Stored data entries
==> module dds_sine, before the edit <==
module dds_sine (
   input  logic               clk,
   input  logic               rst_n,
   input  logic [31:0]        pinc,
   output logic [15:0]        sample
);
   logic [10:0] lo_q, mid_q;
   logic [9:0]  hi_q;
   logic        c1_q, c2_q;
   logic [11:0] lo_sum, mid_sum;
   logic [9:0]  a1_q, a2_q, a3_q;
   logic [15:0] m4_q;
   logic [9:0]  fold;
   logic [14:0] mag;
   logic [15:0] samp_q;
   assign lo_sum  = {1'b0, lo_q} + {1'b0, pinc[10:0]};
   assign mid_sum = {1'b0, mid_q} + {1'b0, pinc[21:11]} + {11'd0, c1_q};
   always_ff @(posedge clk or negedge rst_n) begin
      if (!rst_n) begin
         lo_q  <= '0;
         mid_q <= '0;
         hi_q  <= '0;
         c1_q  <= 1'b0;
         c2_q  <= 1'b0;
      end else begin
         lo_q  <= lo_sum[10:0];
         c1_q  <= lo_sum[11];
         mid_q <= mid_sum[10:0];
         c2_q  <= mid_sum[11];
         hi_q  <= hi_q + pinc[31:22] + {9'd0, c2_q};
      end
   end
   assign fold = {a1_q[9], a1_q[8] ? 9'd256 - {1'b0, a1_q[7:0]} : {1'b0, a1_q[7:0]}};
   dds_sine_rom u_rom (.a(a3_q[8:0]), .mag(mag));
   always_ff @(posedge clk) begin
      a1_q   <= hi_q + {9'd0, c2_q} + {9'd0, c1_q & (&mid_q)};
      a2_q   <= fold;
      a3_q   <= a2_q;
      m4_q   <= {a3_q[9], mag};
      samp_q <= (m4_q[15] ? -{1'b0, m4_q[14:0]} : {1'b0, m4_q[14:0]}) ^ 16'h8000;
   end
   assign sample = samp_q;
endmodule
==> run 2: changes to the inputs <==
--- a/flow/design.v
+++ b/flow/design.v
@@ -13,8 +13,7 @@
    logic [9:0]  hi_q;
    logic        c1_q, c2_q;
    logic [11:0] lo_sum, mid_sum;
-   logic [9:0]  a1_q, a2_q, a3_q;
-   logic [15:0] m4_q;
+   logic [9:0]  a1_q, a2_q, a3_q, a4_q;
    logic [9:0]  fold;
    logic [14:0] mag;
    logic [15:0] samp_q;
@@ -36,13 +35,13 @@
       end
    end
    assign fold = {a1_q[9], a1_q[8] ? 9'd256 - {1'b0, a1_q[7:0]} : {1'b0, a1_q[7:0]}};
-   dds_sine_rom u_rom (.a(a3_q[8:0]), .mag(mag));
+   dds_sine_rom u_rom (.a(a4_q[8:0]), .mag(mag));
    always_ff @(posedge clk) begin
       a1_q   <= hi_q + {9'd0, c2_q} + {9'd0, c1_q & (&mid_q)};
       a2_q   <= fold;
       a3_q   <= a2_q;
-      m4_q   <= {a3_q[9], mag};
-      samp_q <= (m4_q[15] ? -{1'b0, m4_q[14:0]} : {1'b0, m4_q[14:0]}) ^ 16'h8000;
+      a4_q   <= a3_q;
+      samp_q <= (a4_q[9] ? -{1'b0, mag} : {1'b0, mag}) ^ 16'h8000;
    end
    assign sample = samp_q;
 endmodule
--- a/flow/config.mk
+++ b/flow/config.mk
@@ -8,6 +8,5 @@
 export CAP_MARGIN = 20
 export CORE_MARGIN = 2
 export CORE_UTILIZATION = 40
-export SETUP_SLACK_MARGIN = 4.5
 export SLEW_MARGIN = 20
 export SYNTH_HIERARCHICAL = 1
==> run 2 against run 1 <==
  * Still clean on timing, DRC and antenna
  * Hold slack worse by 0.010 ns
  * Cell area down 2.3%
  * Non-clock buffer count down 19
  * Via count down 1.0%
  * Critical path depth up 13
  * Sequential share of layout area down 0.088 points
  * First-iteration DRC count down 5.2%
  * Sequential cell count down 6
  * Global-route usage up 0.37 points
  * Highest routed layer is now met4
Background: an optimization exercise with open tools, aiming at small area. Do not read the settings as production practice.
The RTL was checked by simulation tests, not by an equivalence proof against the original design.
Power and IR drop assume default switching activity.

TR:
// executeStage
module executeStage #(
    parameter int dataWidth    = 32,
    parameter int regAddrWidth = 5
) (
    input  logic              clk,
    input  logic              rstN,
    input  logic              clr,
    input  logic              regWriteD,
    input  logic [1:0]        resultSrcD,
    input  logic              memWriteD,
    input  logic              byteAddrD,
    input  logic [1:0]       jumpTypeD,
    input  logic [1:0]       branchTypeD,
    input  logic [2:0]       aluControlD,
    input  logic              aluSrcD,
    input  logic [31:0]      rd1D,
    input  logic [31:0]      rd2D,
    input  logic [31:0]      pcD,
    input  logic [4:0]       rs1D,
    input  logic [4:0]       rs2D,
    input  logic [4:0]       rdD,
    input  logic [31:0]      immExtD,
    input  logic [31:0]      pcPlus4D,
    input  logic [4:0]       rdW,
    input  logic              regWriteW,
    input  logic [31:0]      resultW,
    output logic              pcSrcE,
    output logic [31:0]      pcTargetE,
    output logic              regWriteM,
    output logic [1:0]        resultSrcM,
    output logic              memWriteM,
    output logic              byteAddrM,
    output logic [31:0]      aluResultM,
    output logic [31:0]      writeDataM,
    output logic [4:0]       rdM,
    output logic [31:0]      pcPlus4M
);
clock: 8.0 ns
lec_check: 0
cap_margin: 20
core_margin: 2
core_utilization: 58
gpl_timing_driven: 0
setup_slack_margin: 0
slew_margin: 20
standard.sh (not shown) runs the stock make flow with config.mk's settings and CLKGATE_MAP_FILE= SYNTH_SCRIPT=/design/flow/synth_recipe.tcl, a recipe that flattens the netlist after the stock synthesis.
==> flow/flow/run.sh <==
#!/bin/bash
# Layout flow: the standard ORFS flow with two changes.
#  - synthesis: the standard script, but ABC maps for area (map -a) and
#    then sizes gates for delay (flow/abc_area.script); registers are
#    untouched, so they keep the standard synthesis's names and cells.
#  - clock tree: smaller buffers, larger sink clusters, no dummy loads.
#  - placement: the smallest buffer on every port instead of the delay
#    cell that buffer_ports picks by default.
# Each tool's output goes to its own log in this folder.
set -euo pipefail
W=$PWD
rm -rf "$W/scripts_abc"
cp -r "$FLOW_HOME/scripts" "$W/scripts_abc"
cp "$W/flow/abc_area.script" "$W/scripts_abc/abc_area.script"
export BUFFER_PORTS_ARGS="-buffer_cell sky130_fd_sc_hd__buf_1"
export CTS_ARGS="-sink_clustering_enable -repair_clock_nets -dont_use_dummy_load -buf_list sky130_fd_sc_hd__clkbuf_8 -sink_clustering_size 17 -sink_clustering_max_diameter 70"
bash standard.sh SCRIPTS_DIR="$W/scripts_abc" ABC_AREA=1 synth > synth.log 2>&1
bash standard.sh finish > layout.log 2>&1
==> flow/flow/abc_area.script <==
strash
dch
map -a
topo
upsize
dnsize
Here is what was changed in the inputs of JK compared with TR.
- swapping 58 for 50 in CORE_UTILIZATION
- swapping 0 for 0.2 in SETUP_SLACK_MARGIN
diff --git a/flow/flow/run.sh b/flow/flow/run.sh
--- a/flow/flow/run.sh
+++ b/flow/flow/run.sh
@@ -15,3 +15,3 @@
 export BUFFER_PORTS_ARGS="-buffer_cell sky130_fd_sc_hd__buf_1"
-export CTS_ARGS="-sink_clustering_enable -repair_clock_nets -dont_use_dummy_load -buf_list sky130_fd_sc_hd__clkbuf_8 -sink_clustering_size 17 -sink_clustering_max_diameter 70"
+export CTS_ARGS="-sink_clustering_enable -repair_clock_nets -dont_use_dummy_load -buf_list sky130_fd_sc_hd__clkbuf_8 -sink_clustering_size 14 -sink_clustering_max_diameter 60"
 bash standard.sh SCRIPTS_DIR="$W/scripts_abc" ABC_AREA=1 synth > synth.log 2>&1
--- outcome ---
Looking at overall power consumption, JK sits 4.2% above TR. Comparing JK and TR, the lower wire length was measured on TR. JK — worst hold slack 0.015 ns higher, TR as reference. Global-route met3 utilization: JK < TR. Taking TR as the reference, in JK worst-path maximum fanout lower; total core area higher; die area higher.

========
The RTL this note starts from:
==> flow/design.v <==
package rvPkg;
    typedef logic [31:0] dataWord;
    typedef logic [4:0] regAddr;
    typedef enum logic [2:0] {
        aluAdd = 3'd0,
        aluSub = 3'd1,
        aluAnd = 3'd2,
        aluOr  = 3'd3,
        aluXor = 3'd4,
        aluSlt = 3'd5,
        aluSll = 3'd6,
        aluSrl = 3'd7
    } aluOp;
    typedef enum logic [1:0] {
        brNone = 2'd0,
        brBeq  = 2'd1,
        brBne  = 2'd2,
        brBlt  = 2'd3
    } branchKind;
    typedef enum logic [1:0] {
        jmpNone = 2'd0,
        jmpJal  = 2'd1,
        jmpJalr = 2'd2
    } jumpKind;
    typedef enum logic [1:0] {
        resAlu     = 2'd0,
        resMem     = 2'd1,
        resPcPlus4 = 2'd2
    } resultKind;
    typedef enum logic [1:0] {
        fwdRegFile = 2'd0,
        fwdFromMem = 2'd1,
        fwdFromWb  = 2'd2
    } fwdSel;
endpackage
module executeStage #(
    parameter int dataWidth    = 32,
    parameter int regAddrWidth = 5
) (
    input  logic              clk,
    input  logic              rstN,
    input  logic              clr,
    input  logic              regWriteD,
    input  logic [1:0]        resultSrcD,
    input  logic              memWriteD,
    input  logic              byteAddrD,
    input  logic [1:0]       jumpTypeD,
    input  logic [1:0]       branchTypeD,
    input  logic [2:0]       aluControlD,
    input  logic              aluSrcD,
    input  logic [31:0]      rd1D,
    input  logic [31:0]      rd2D,
    input  logic [31:0]      pcD,
    input  logic [4:0]       rs1D,
    input  logic [4:0]       rs2D,
    input  logic [4:0]       rdD,
    input  logic [31:0]      immExtD,
    input  logic [31:0]      pcPlus4D,
    input  logic [4:0]       rdW,
    input  logic              regWriteW,
    input  logic [31:0]      resultW,
    output logic              pcSrcE,
    output logic [31:0]      pcTargetE,
    output logic              regWriteM,
    output logic [1:0]        resultSrcM,
    output logic              memWriteM,
    output logic              byteAddrM,
    output logic [31:0]      aluResultM,
    output logic [31:0]      writeDataM,
    output logic [4:0]       rdM,
    output logic [31:0]      pcPlus4M
);
    logic        regWriteE, memWriteE;
    logic [1:0]  jumpTypeE, branchTypeE;
    logic [1:0]  resultSrcE;
    logic        byteAddrE, aluSrcE;
    logic [2:0]  aluControlE;
    logic [31:0] rd1E, rd2E, pcE, immExtE, pcPlus4E;
    logic [4:0]  rs1E, rs2E, rdE;
    always_ff @(posedge clk or negedge rstN) begin
        if (!rstN) begin
            regWriteE   <= 1'b0;
            memWriteE   <= 1'b0;
            jumpTypeE   <= 2'd0;
            branchTypeE <= 2'd0;
        end else begin
            regWriteE   <= regWriteD & ~clr;
            memWriteE   <= memWriteD & ~clr;
            jumpTypeE   <= jumpTypeD & {2{~clr}};
            branchTypeE <= branchTypeD & {2{~clr}};
        end
    end
    always_ff @(posedge clk) begin
        resultSrcE  <= resultSrcD;
        byteAddrE   <= byteAddrD;
        aluSrcE     <= aluSrcD;
        aluControlE <= aluControlD;
        rd1E        <= rd1D;
        rd2E        <= rd2D;
        pcE         <= pcD;
        immExtE     <= immExtD;
        pcPlus4E    <= pcPlus4D;
        rs1E        <= rs1D;
        rs2E        <= rs2D;
        rdE         <= rdD;
    end
    logic        fwdMOk;
    logic        aFromM, aFromW, bFromM, bFromW;
    logic [31:0] srcA, wdE;
    logic        rs1Nz, rs2Nz;
    logic [31:0] aEarly, bEarly;
    assign rs1Nz  = |rs1E;
    assign rs2Nz  = |rs2E;
    assign fwdMOk = regWriteM & (resultSrcM == 2'd0);
    assign aFromM = fwdMOk & rs1Nz & (rdM == rs1E);
    assign bFromM = fwdMOk & rs2Nz & (rdM == rs2E);
    assign aFromW = regWriteW & rs1Nz & ~aFromM & (rdW == rs1E);
    assign bFromW = regWriteW & rs2Nz & ~bFromM & (rdW == rs2E);
    assign aEarly = aFromM ? aluResultM : rd1E;
    assign bEarly = bFromM ? aluResultM : rd2E;
    assign srcA   = aFromW ? resultW : aEarly;
    assign wdE    = bFromW ? resultW : bEarly;
    logic [31:0] srcB, bx, aluG, aluP, aluSum, shIn, shOut, aluResultE;
    logic        isSub, sltBit;
    assign srcB  = aluSrcE ? immExtE : wdE;
    assign isSub = (aluControlE == 3'd1) | (aluControlE == 3'd5);
    assign bx    = srcB ^ {32{isSub}};
    assign aluG  = srcA & bx;
    assign aluP  = srcA ^ bx;
    bkAdd32 uAluAdd (.g(aluG), .p(aluP), .cin(isSub), .s(aluSum));
    assign sltBit = (srcA[31] ^ srcB[31]) ? srcA[31] : aluSum[31];
    always_comb begin
        for (int i = 0; i < 32; i++) shIn[i] = aluControlE[0] ? srcA[31-i] : srcA[i];
    end
    assign shOut = shIn << srcB[4:0];
    logic selArith, selAnd, selOr, selXor, selSlt, selSll, selSrl;
    logic [31:0] shRev;
    assign selArith = aluControlE[2:1] == 2'd0;
    assign selAnd   = aluControlE == 3'd2;
    assign selOr    = aluControlE == 3'd3;
    assign selXor   = aluControlE == 3'd4;
    assign selSlt   = aluControlE == 3'd5;
    assign selSll   = aluControlE == 3'd6;
    assign selSrl   = aluControlE == 3'd7;
    always_comb begin
        for (int i = 0; i < 32; i++) shRev[i] = shOut[31-i];
    end
    assign aluResultE = ({32{selArith}} & aluSum)
                      | ({32{selAnd | selOr}} & aluG)
                      | ({32{selXor | selOr}} & aluP)
                      | ({32{selSll}} & shOut)
                      | ({32{selSrl}} & shRev)
                      | {31'd0, selSlt & sltBit};
    logic        brEq, brLt, takeBranch, isJalr;
    logic [31:0] tBase, tSum;
    cmp32 uCmp (.a(srcA), .b(wdE), .eq(brEq), .lt(brLt));
    always_comb begin
        case (branchTypeE)
            2'd1:    takeBranch = brEq;
            2'd2:    takeBranch = ~brEq;
            2'd3:    takeBranch = brLt;
            default: takeBranch = 1'b0;
        endcase
    end
    assign isJalr = jumpTypeE[1];
    assign pcSrcE = (jumpTypeE != 2'd0) | takeBranch;
    assign tBase = isJalr ? srcA : pcE;
    ksAdd32 uTgtAdd (.g(tBase & immExtE), .p(tBase ^ immExtE), .cin(1'b0), .s(tSum));
    assign pcTargetE = {tSum[31:1], tSum[0] & ~isJalr};
    always_ff @(posedge clk or negedge rstN) begin
        if (!rstN) begin
            regWriteM <= 1'b0;
            memWriteM <= 1'b0;
        end else begin
            regWriteM <= regWriteE;
            memWriteM <= memWriteE;
        end
    end
    always_ff @(posedge clk) begin
        resultSrcM <= resultSrcE;
        byteAddrM  <= byteAddrE;
        aluResultM <= aluResultE;
        writeDataM <= wdE;
        rdM        <= rdE;
        pcPlus4M   <= pcPlus4E;
    end
endmodule
module ksAdd32 (
    input  logic [31:0] g,
    input  logic [31:0] p,
    input  logic        cin,
    output logic [31:0] s
);
    logic [31:0] G, P, Gn, Pn;
    always_comb begin
        G = g;
        P = p;
        G[0] = g[0] | (p[0] & cin);
        for (int l = 0; l < 5; l++) begin
            Gn = G;
            Pn = P;
            for (int i = 0; i < 32; i++) begin
                if (i >= (1 << l)) begin
                    Gn[i] = G[i] | (P[i] & G[i - (1 << l)]);
                    Pn[i] = P[i] & P[i - (1 << l)];
                end
            end
            G = Gn;
            P = Pn;
        end
        s[0] = p[0] ^ cin;
        for (int i = 1; i < 32; i++) s[i] = p[i] ^ G[i-1];
    end
endmodule
module skAdd32 (
    input  logic [31:0] g,
    input  logic [31:0] p,
    input  logic        cin,
    output logic [31:0] s
);
    logic [31:0] G, P, Gn, Pn;
    always_comb begin
        G = g;
        P = p;
        G[0] = g[0] | (p[0] & cin);
        for (int l = 0; l < 5; l++) begin
            Gn = G;
            Pn = P;
            for (int i = 0; i < 32; i++) begin
                if (((i >> l) & 1) == 1) begin
                    Gn[i] = G[i] | (P[i] & G[((i >> l) << l) - 1]);
                    Pn[i] = P[i] & P[((i >> l) << l) - 1];
                end
            end
            G = Gn;
            P = Pn;
        end
        s[0] = p[0] ^ cin;
        for (int i = 1; i < 32; i++) s[i] = p[i] ^ G[i-1];
    end
endmodule
module bkAdd32 (
    input  logic [31:0] g,
    input  logic [31:0] p,
    input  logic        cin,
    output logic [31:0] s
);
    logic [31:0] G, P;
    always_comb begin
        G = g;
        P = p;
        G[0] = g[0] | (p[0] & cin);
        for (int l = 0; l < 5; l++) begin
            for (int i = 0; i < 32; i++) begin
                if ((i + 1) % (2 << l) == 0) begin
                    G[i] = G[i] | (P[i] & G[i - (1 << l)]);
                    P[i] = P[i] & P[i - (1 << l)];
                end
            end
        end
        for (int l = 3; l >= 0; l--) begin
            for (int i = 0; i < 32; i++) begin
                if ((i + 1) % (2 << l) == (1 << l) && i >= (2 << l)) begin
                    G[i] = G[i] | (P[i] & G[i - (1 << l)]);
                    P[i] = P[i] & P[i - (1 << l)];
                end
            end
        end
        s[0] = p[0] ^ cin;
        for (int i = 1; i < 32; i++) s[i] = p[i] ^ G[i-1];
    end
endmodule
module cmp32 (
    input  logic [31:0] a,
    input  logic [31:0] b,
    output logic        eq,
    output logic        lt
);
    logic [31:0] E, L;
    always_comb begin
        E = ~(a ^ b);
        L = ~a & b;
        L[31] = a[31] & ~b[31];
        for (int l = 0; l < 5; l++) begin
            for (int i = 0; i < 32; i++) begin
                if ((i + 1) % (2 << l) == 0) begin
                    L[i] = L[i] | (E[i] & L[i - (1 << l)]);
                    E[i] = E[i] & E[i - (1 << l)];
                end
            end
        end
        eq = E[31];
        lt = L[31];
    end
endmodule
clock: 8.0 ns
lec_check: 0
cap_margin: 20
core_margin: 2
core_utilization: 58
gpl_timing_driven: 0
place_density: 0.75
setup_slack_margin: 0.1
slew_margin: 20
==> flow/flow/run.sh <==
#!/bin/bash
# Layout flow: the standard ORFS flow with two changes.
#  - synthesis: the standard script, but ABC maps for area (map -a) and
#    then sizes gates for delay (flow/abc_area.script); registers are
#    untouched, so they keep the standard synthesis's names and cells.
#  - clock tree: smaller buffers, larger sink clusters, no dummy loads.
#  - placement: the smallest buffer on every port instead of the delay
#    cell that buffer_ports picks by default.
# Each tool's output goes to its own log in this folder.
set -euo pipefail
W=$PWD
rm -rf "$W/scripts_abc"
cp -r "$FLOW_HOME/scripts" "$W/scripts_abc"
cp "$W/flow/abc_area.script" "$W/scripts_abc/abc_area.script"
export BUFFER_PORTS_ARGS="-buffer_cell sky130_fd_sc_hd__buf_1"
export CTS_ARGS="-sink_clustering_enable -repair_clock_nets -dont_use_dummy_load -buf_list sky130_fd_sc_hd__clkbuf_8 -sink_clustering_size 14 -sink_clustering_max_diameter 60"
bash standard.sh SCRIPTS_DIR="$W/scripts_abc" ABC_AREA=1 synth > synth.log 2>&1
bash standard.sh finish > layout.log 2>&1
Scripts as last shown in full above: flow/flow/abc_area.script
The starting point completed with no timing, DRC or antenna violations.
Edit:
Settings changed: PLACE_DENSITY 0.75 to not set.
- non-clock buffer count went up by 5
- final area stays flat
- total power shrinks slightly
- clock-buffer cell count shrinks by 2
- routed wire length is higher slightly
- first-iteration DRC count is higher slightly
- maximum frequency rises slightly
- critical path depth grows by 2
- hold slack improves by 0.041 ns
- die area stays the same
- setup slack is better by 0.079 ns

separate check: timing with driven ports:
Ports are ideal in the flow. The routed layouts listed here were re-timed in OpenROAD.
Step 1: set_driving_cell puts a clkbuf_16 on clk and a buf_2 on each other input, an assumption about the parent block.
Step 2 adds t to the input delays and takes it off the output delays; t is the mean of the earliest and latest rising clock arrival at the registers after step 1. Input paths then give back, and output paths get back, about the clock's delay inside the block.
Three values: ideal, step 1, step 2; two values: the first two.
run | t (ns) | slack for setup (ns) | worst data-port slew with drivers (ns)
TR | 0.598 | 0.312 / 0.285 / -0.221 | 0.05
JK | 0.631 | 0.570 / 0.545 / 0.039 | 0.05
the first run of note 2 | 0.619 | 0.285 / 0.240 / -0.212 | 0.06
the second run of note 2 | 0.615 | 0.364 / 0.337 / -0.200 | 0.06
Met with ideal ports but missed after step 2: setup timing in TR, the first run of note 2 and the second run of note 2. The setup slack of the second run of note 2, which loses most, moves by -0.027 ns with the drivers and by -0.564 ns with both steps.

→ WORK REQUIRED: From the entries above, copy each line holding "down".

→ RESPONSE:
  * Cell area down 2.3%
  * Non-clock buffer count down 19
  * Via count down 1.0%
  * Sequential share of layout area down 0.088 points
  * First-iteration DRC count down 5.2%
  * Sequential cell count down 6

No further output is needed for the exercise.